I've also had some perfectly nice passengers who were rated very low. They probably threw up in somebody's car last weekend.


----------



## Juggalo9er (Dec 7, 2017)

Rick James * said:


> why would you do that? Most people who do tip usually do it within an hour of the trip, not always right away.And how many cash tips do you get? If I get one a week, that's a lot.


Why would I not do it


----------



## SFOspeedracer (Jun 25, 2019)

Juggalo9er said:


> Why would I not do it


Because the app is cashless, and you're just unmatching yourself with riders who would of otherwise tipped you the amount of cash you're looking for in the app


----------



## Juggalo9er (Dec 7, 2017)

SFOspeedracer said:


> Because the app is cashless, and you're just unmatching yourself with riders who would of otherwise tipped you the amount of cash you're looking for in the app


Very rarely do i one Star someone that tips after the fact


----------



## Rick James * (Dec 2, 2018)

Juggalo9er said:


> Why would I not do it


because they can see their ratings and chances are they take much less trips than you drive and will immediately know it was you.
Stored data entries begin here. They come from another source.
### src/fw_pkg.sv
// Forward weighting shared definitions
`default_nettype none

package fw_pkg;

  ////////////////////////////////////////
  // Size limits
  ////////////////////////////////////////

  // Width of every data word
  localparam int unsigned DATA_SIZE = 16;
  // Largest memory size N
  localparam int unsigned MAX_N = 8;
  // Largest number of read heads R
  localparam int unsigned MAX_R = 4;

  // Index must also hold MAX_N itself as a size
  localparam int unsigned IDX_WIDTH = $clog2(MAX_N + 1);
  localparam int unsigned ADDR_WIDTH = $clog2(MAX_N * MAX_N);

  ////////////////////////////////////////
  // Types
  ////////////////////////////////////////

  typedef logic [DATA_SIZE-1:0] data_t;
  typedef logic [ADDR_WIDTH-1:0] addr_t;
  typedef logic [IDX_WIDTH-1:0] idx_t;

  ////////////////////////////////////////
  // Address helpers
  ////////////////////////////////////////

  // Linear store address, row major with a fixed row stride
  function automatic addr_t fw_addr(idx_t row, idx_t col, int unsigned stride);
    return addr_t'(32'(row) * stride + 32'(col));
  endfunction

  // True on the last position of a run of the given size
  function automatic logic fw_is_last(idx_t idx, idx_t size);
    return idx == idx_t'(size - idx_t'(1));
  endfunction

endpackage

`default_nettype wire

### src/dnc_forward_weighting.sv
// DNC forward weighting top level
`default_nettype none
`timescale 1ns/100ps

module dnc_forward_weighting
  import fw_pkg::*;
#(
  parameter int unsigned DATA_SIZE = fw_pkg::DATA_SIZE,
  parameter int unsigned MAX_N = fw_pkg::MAX_N,
  parameter int unsigned MAX_R = fw_pkg::MAX_R
) (
  // Global
  input  logic  clk,
  input  logic  reset,

  // Control
  input  logic  start,
  output logic  ready,
  input  idx_t  size_n_in,
  input  idx_t  size_r_in,

  // L stream, g outer and j inner
  input  logic  l_in_g_enable,
  input  logic  l_in_j_enable,
  // w stream, i outer and g inner
  input  logic  w_in_i_enable,
  input  logic  w_in_j_enable,
  input  data_t l_in,
  input  data_t w_in,

  // f results, i outer and j inner
  output logic  f_out_i_enable,
  output logic  f_out_j_enable,
  output data_t f_out
);

  ////////////////////////////////////////
  // Internal nets
  ////////////////////////////////////////

  // Loader to store
  logic  l_wr_enable;
  addr_t l_wr_addr;
  data_t l_wr_data;
  logic  w_wr_enable;
  addr_t w_wr_addr;
  data_t w_wr_data;

  // Loader to engine
  logic  l_load_done;
  logic  w_load_done;

  // Engine to store and back
  addr_t l_rd_addr;
  addr_t w_rd_addr;
  data_t l_rd_data;
  data_t w_rd_data;

  ////////////////////////////////////////
  // Loaders
  ////////////////////////////////////////

  // L is square, N by N
  fw_index_loader #(
    .MAX_N(MAX_N)
  ) l_loader (
    .clk(clk),
    .reset(reset),
    .start(start),
    .size_rows(size_n_in),
    .size_cols(size_n_in),
    .row_enable(l_in_g_enable),
    .col_enable(l_in_j_enable),
    .data_in(l_in),
    .wr_enable(l_wr_enable),
    .wr_addr(l_wr_addr),
    .wr_data(l_wr_data),
    .load_done(l_load_done)
  );

  // w is R heads by N slots
  fw_index_loader #(
    .MAX_N(MAX_N)
  ) w_loader (
    .clk(clk),
    .reset(reset),
    .start(start),
    .size_rows(size_r_in),
    .size_cols(size_n_in),
    .row_enable(w_in_i_enable),
    .col_enable(w_in_j_enable),
    .data_in(w_in),
    .wr_enable(w_wr_enable),
    .wr_addr(w_wr_addr),
    .wr_data(w_wr_data),
    .load_done(w_load_done)
  );

  ////////////////////////////////////////
  // Stores
  ////////////////////////////////////////

  fw_operand_buffer #(
    .DATA_SIZE(DATA_SIZE),
    .MAX_N(MAX_N)
  ) l_store (
    .clk(clk),
    .wr_enable(l_wr_enable),
    .wr_addr(l_wr_addr),
    .wr_data(l_wr_data),
    .rd_addr(l_rd_addr),
    .rd_data(l_rd_data)
  );

  fw_operand_buffer #(
    .DATA_SIZE(DATA_SIZE),
    .MAX_N(MAX_N)
  ) w_store (
    .clk(clk),
    .wr_enable(w_wr_enable),
    .wr_addr(w_wr_addr),
    .wr_data(w_wr_data),
    .rd_addr(w_rd_addr),
    .rd_data(w_rd_data)
  );

  ////////////////////////////////////////
  // Engine
  ////////////////////////////////////////

  // f(i;j) = sum over g of L(g;j) * w(i;g)
  fw_product_engine #(
    .DATA_SIZE(DATA_SIZE),
    .MAX_N(MAX_N),
    .MAX_R(MAX_R)
  ) product_engine (
    .clk(clk),
    .reset(reset),
    .start(start),
    .size_n(size_n_in),
    .size_r(size_r_in),
    .l_done(l_load_done),
    .w_done(w_load_done),
    .l_rd_addr(l_rd_addr),
    .w_rd_addr(w_rd_addr),
    .l_rd_data(l_rd_data),
    .w_rd_data(w_rd_data),
    .ready(ready),
    .f_out(f_out),
    .f_out_i_enable(f_out_i_enable),
    .f_out_j_enable(f_out_j_enable)
  );

endmodule

`default_nettype wire

### src/fw_index_loader.sv
// Operand index loader
`default_nettype none
`timescale 1ns/100ps

module fw_index_loader
  import fw_pkg::*;
#(
  parameter int unsigned MAX_N = fw_pkg::MAX_N
) (
  input  logic  clk,
  input  logic  reset,
  input  logic  start,
  input  idx_t  size_rows,
  input  idx_t  size_cols,
  input  logic  row_enable,
  input  logic  col_enable,
  input  data_t data_in,
  output logic  wr_enable,
  output addr_t wr_addr,
  output data_t wr_data,
  output logic  load_done
);

  ////////////////////////////////////////
  // Position tracking
  ////////////////////////////////////////

  // Position of the next expected element
  idx_t row_q;
  idx_t col_q;

  // Position of the element on the bus this cycle
  idx_t cur_row;
  idx_t cur_col;
  logic cur_last_col;
  logic cur_last;

  always_comb begin
    cur_row = row_q;
    cur_col = col_q;
    // Row strobe always marks column zero
    if (row_enable) begin
      cur_col = '0;
      // Short row seen, so move on to the next one
      if (col_q != '0) begin
        cur_row = idx_t'(row_q + idx_t'(1));
      end
    end
  end

  assign cur_last_col = fw_is_last(cur_col, size_cols);
  assign cur_last = cur_last_col && fw_is_last(cur_row, size_rows);

  always_ff @(posedge clk) begin
    if (reset || start) begin
      row_q <= '0;
      col_q <= '0;
    end else if (col_enable) begin
      // Column wraps at size_cols and carries into the row
      if (cur_last_col) begin
        col_q <= '0;
        row_q <= idx_t'(cur_row + idx_t'(1));
      end else begin
        col_q <= idx_t'(cur_col + idx_t'(1));
        row_q <= cur_row;
      end
    end
  end

  ////////////////////////////////////////
  // Store write port
  ////////////////////////////////////////

  // Write goes out in the same cycle as the strobe
  assign wr_enable = col_enable;
  assign wr_addr = fw_addr(cur_row, cur_col, MAX_N);
  assign wr_data = data_in;

  // Level that holds until the next start
  always_ff @(posedge clk) begin
    if (reset || start) begin
      load_done <= 1'b0;
    end else if (col_enable && cur_last) begin
      load_done <= 1'b1;
    end
  end

  ////////////////////////////////////////
  // Checks
  ////////////////////////////////////////

  // Row strobe only comes with an element
  row_with_col_a : assert property (
    @(posedge clk) disable iff (reset) row_enable |-> col_enable
  );

endmodule

`default_nettype wire

### src/fw_operand_buffer.sv
// Operand matrix store
`default_nettype none
`timescale 1ns/100ps

module fw_operand_buffer
  import fw_pkg::*;
#(
  parameter int unsigned DATA_SIZE = fw_pkg::DATA_SIZE,
  parameter int unsigned MAX_N = fw_pkg::MAX_N
) (
  input  logic  clk,
  input  logic  wr_enable,
  input  addr_t wr_addr,
  input  data_t wr_data,
  input  addr_t rd_addr,
  output data_t rd_data
);

  ////////////////////////////////////////
  // Storage
  ////////////////////////////////////////

  // Full square; the w store fills only its first MAX_R rows
  localparam int unsigned DEPTH = MAX_N * MAX_N;

  logic [DATA_SIZE-1:0] mem [DEPTH];

  // Single write port, visible after the edge
  always_ff @(posedge clk) begin
    if (wr_enable) begin
      mem[wr_addr] <= wr_data;
    end
  end

  ////////////////////////////////////////
  // Read port
  ////////////////////////////////////////

  // Registered read, one cycle of latency
  always_ff @(posedge clk) begin
    rd_data <= mem[rd_addr];
  end

  ////////////////////////////////////////
  // Checks
  ////////////////////////////////////////

  // Loader position must stay inside the store
  wr_in_range_a : assert property (
    @(posedge clk) wr_enable |-> (int'(wr_addr) < DEPTH)
  );

  // Engine reads only inside the store as well
  rd_in_range_a : assert property (
    @(posedge clk) !$isunknown(rd_addr) |-> (int'(rd_addr) < DEPTH)
  );

endmodule

`default_nettype wire

### src/fw_product_engine.sv
// Forward weighting product engine
`default_nettype none
`timescale 1ns/100ps

module fw_product_engine
  import fw_pkg::*;
#(
  parameter int unsigned DATA_SIZE = fw_pkg::DATA_SIZE,
  parameter int unsigned MAX_N = fw_pkg::MAX_N,
  parameter int unsigned MAX_R = fw_pkg::MAX_R
) (
  input  logic  clk,
  input  logic  reset,
  input  logic  start,
  input  idx_t  size_n,
  input  idx_t  size_r,
  input  logic  l_done,
  input  logic  w_done,
  output addr_t l_rd_addr,
  output addr_t w_rd_addr,
  input  data_t l_rd_data,
  input  data_t w_rd_data,
  output logic  ready,
  output data_t f_out,
  output logic  f_out_i_enable,
  output logic  f_out_j_enable
);

  ////////////////////////////////////////
  // Sequencer
  ////////////////////////////////////////

  typedef enum logic [1:0] {
    S_IDLE,
    S_WAIT,
    S_COMPUTE
  } state_t;

  state_t state;

  // Head, slot and sum counters
  idx_t i_q;
  idx_t j_q;
  idx_t g_q;
  logic issue_done;
  logic issue;
  logic last_g;
  logic last_j;
  logic last_i;
  logic f_last;

  assign issue = (state == S_COMPUTE) && !issue_done;
  assign last_g = fw_is_last(g_q, size_n);
  assign last_j = fw_is_last(j_q, size_n);
  assign last_i = fw_is_last(i_q, size_r);
  assign ready = (state == S_IDLE);

  always_ff @(posedge clk) begin
    if (reset) begin
      state <= S_IDLE;
      issue_done <= 1'b0;
      i_q <= '0;
      j_q <= '0;
      g_q <= '0;
    end else begin
      case (state)
        S_IDLE: begin
          if (start) begin
            state <= S_WAIT;
          end
        end
        S_WAIT: begin
          // Both operands stored, start at f(0;0)
          if (l_done && w_done) begin
            state <= S_COMPUTE;
            issue_done <= 1'b0;
            i_q <= '0;
            j_q <= '0;
            g_q <= '0;
          end
        end
        S_COMPUTE: begin
          if (issue) begin
            // g inner, j middle, i outer
            g_q <= last_g ? '0 : idx_t'(g_q + idx_t'(1));
            if (last_g) begin
              j_q <= last_j ? '0 : idx_t'(j_q + idx_t'(1));
              if (last_j) begin
                i_q <= idx_t'(i_q + idx_t'(1));
                if (last_i) begin
                  issue_done <= 1'b1;
                end
              end
            end
          end
          // Leave once the final result is on the output
          if (f_out_j_enable && f_last) begin
            state <= S_IDLE;
          end
        end
        default: state <= S_IDLE;
      endcase
    end
  end

  // L(g;j) and w(i;g) read every issue cycle
  assign l_rd_addr = fw_addr(g_q, j_q, MAX_N);
  assign w_rd_addr = fw_addr(i_q, g_q, MAX_N);

  ////////////////////////////////////////
  // Read stage tags
  ////////////////////////////////////////

  logic s1_valid;
  logic s1_first_g;
  logic s1_last_g;
  logic s1_first_j;
  logic s1_last;

  always_ff @(posedge clk) begin
    if (reset) begin
      s1_valid <= 1'b0;
    end else begin
      s1_valid <= issue;
    end
  end

  // Travel alongside rd_data
  always_ff @(posedge clk) begin
    s1_first_g <= (g_q == '0);
    s1_last_g <= last_g;
    s1_first_j <= (j_q == '0);
    s1_last <= last_g && last_j && last_i;
  end

  ////////////////////////////////////////
  // Multiply accumulate
  ////////////////////////////////////////

  // Low word of the product is all the wrapping sum needs
  logic [DATA_SIZE-1:0] prod;
  data_t acc;

  assign prod = l_rd_data * w_rd_data;

  // Sums wrap at the word width
  always_ff @(posedge clk) begin
    if (s1_valid) begin
      acc <= s1_first_g ? prod : acc + prod;
    end
  end

  // Strobes line up with the finished sum
  always_ff @(posedge clk) begin
    if (reset) begin
      f_out_j_enable <= 1'b0;
      f_out_i_enable <= 1'b0;
      f_last <= 1'b0;
    end else begin
      f_out_j_enable <= s1_valid && s1_last_g;
      f_out_i_enable <= s1_valid && s1_last_g && s1_first_j;
      f_last <= s1_valid && s1_last_g && s1_last;
    end
  end

  assign f_out = acc;

  ////////////////////////////////////////
  // Checks
  ////////////////////////////////////////

  start_when_ready_a : assert property (
    @(posedge clk) disable iff (reset) start |-> ready
  );

  no_result_in_idle_a : assert property (
    @(posedge clk) disable iff (reset) f_out_j_enable |-> (state != S_IDLE)
  );

  // Host sizes stay inside the stores while busy
  sizes_in_range_a : assert property (
    @(posedge clk) disable iff (reset)
      (state != S_IDLE) |-> (size_n <= MAX_N && size_r <= MAX_R && size_n != '0)
  );

endmodule

`default_nettype wire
Then the tip you could have got is gone. 
Plus how often are you getting cash tipped? You work in a big city where 1 starring people wont affect you or something?


----------



## SFOspeedracer (Jun 25, 2019)

Juggalo9er said:


> Very rarely do i one Star someone that tips after the fact


You said no exceptions to 1*ing non cash tips


----------



## Juggalo9er (Dec 7, 2017)

SFOspeedracer said:


> You said no exceptions to 1*ing non cash tips


Yes



Rick James * said:


> because they can see their ratings and chances are they take much less trips than you drive and will immediately know it was you. Then the tip you could have got is gone.
> Plus how often are you getting cash tipped? You work in a big city where 1 starring people wont affect you or something?


Decent sized city....I rarely drive anymore honestly


----------



## SFOspeedracer (Jun 25, 2019)

Juggalo9er said:


> Yes


Ok .. and now you're saying very rarely you 1* .. so which is it.

After the fact is broadly termed. It indicates no time. That could mean right after you press end trip, or right after they get inside.


----------



## touberornottouber (Aug 12, 2016)

rkozy said:


> If I 3-starred every non-tipping pax in my market, I'd run out of passengers by the end of this month. Most of the tippers I get are business travelers in town for John Deere meetings, or the people who work in the hospitality field. That's a small percentage of my daily routine.
> 
> Most my passengers live in low-income housing, go eight blocks to Family Dollar, and wouldn't tip me $1 if I rescued them from a zombie attack.
> 
> You have to work within the rigid framework of your particular market. In my market, that means figuring out how to maximize your $0.46 per mile with passengers who can't/won't tip you for your efforts.


I don't just 3* for non-tippers. But if they are repeat short rides with no tip, yes I will 3* them on Lyft so as to not get them again. The same for if I catch them constantly rating me 4*. I actually found one passenger like this after I had them five times. I couldn't figure out why my rating dropped so much. Well one day I noticed that after I took them my rating dropped again -- they were the entire problem.

John Deere? Hmmm. Moline, IL? I was born and raised there. Both of my parents worked for John Deere and retired from there. We are all in Florida now though... Is it really 46 cents a mile over there? If so that REALLY sucks!


----------



## rkozy (Apr 5, 2019)

touberornottouber said:


> John Deere? Hmmm. Moline, IL? I was born and raised there. Both of my parents worked for John Deere and retired from there. We are all in Florida now though... Is it really 46 cents a mile over there? If so that REALLY sucks!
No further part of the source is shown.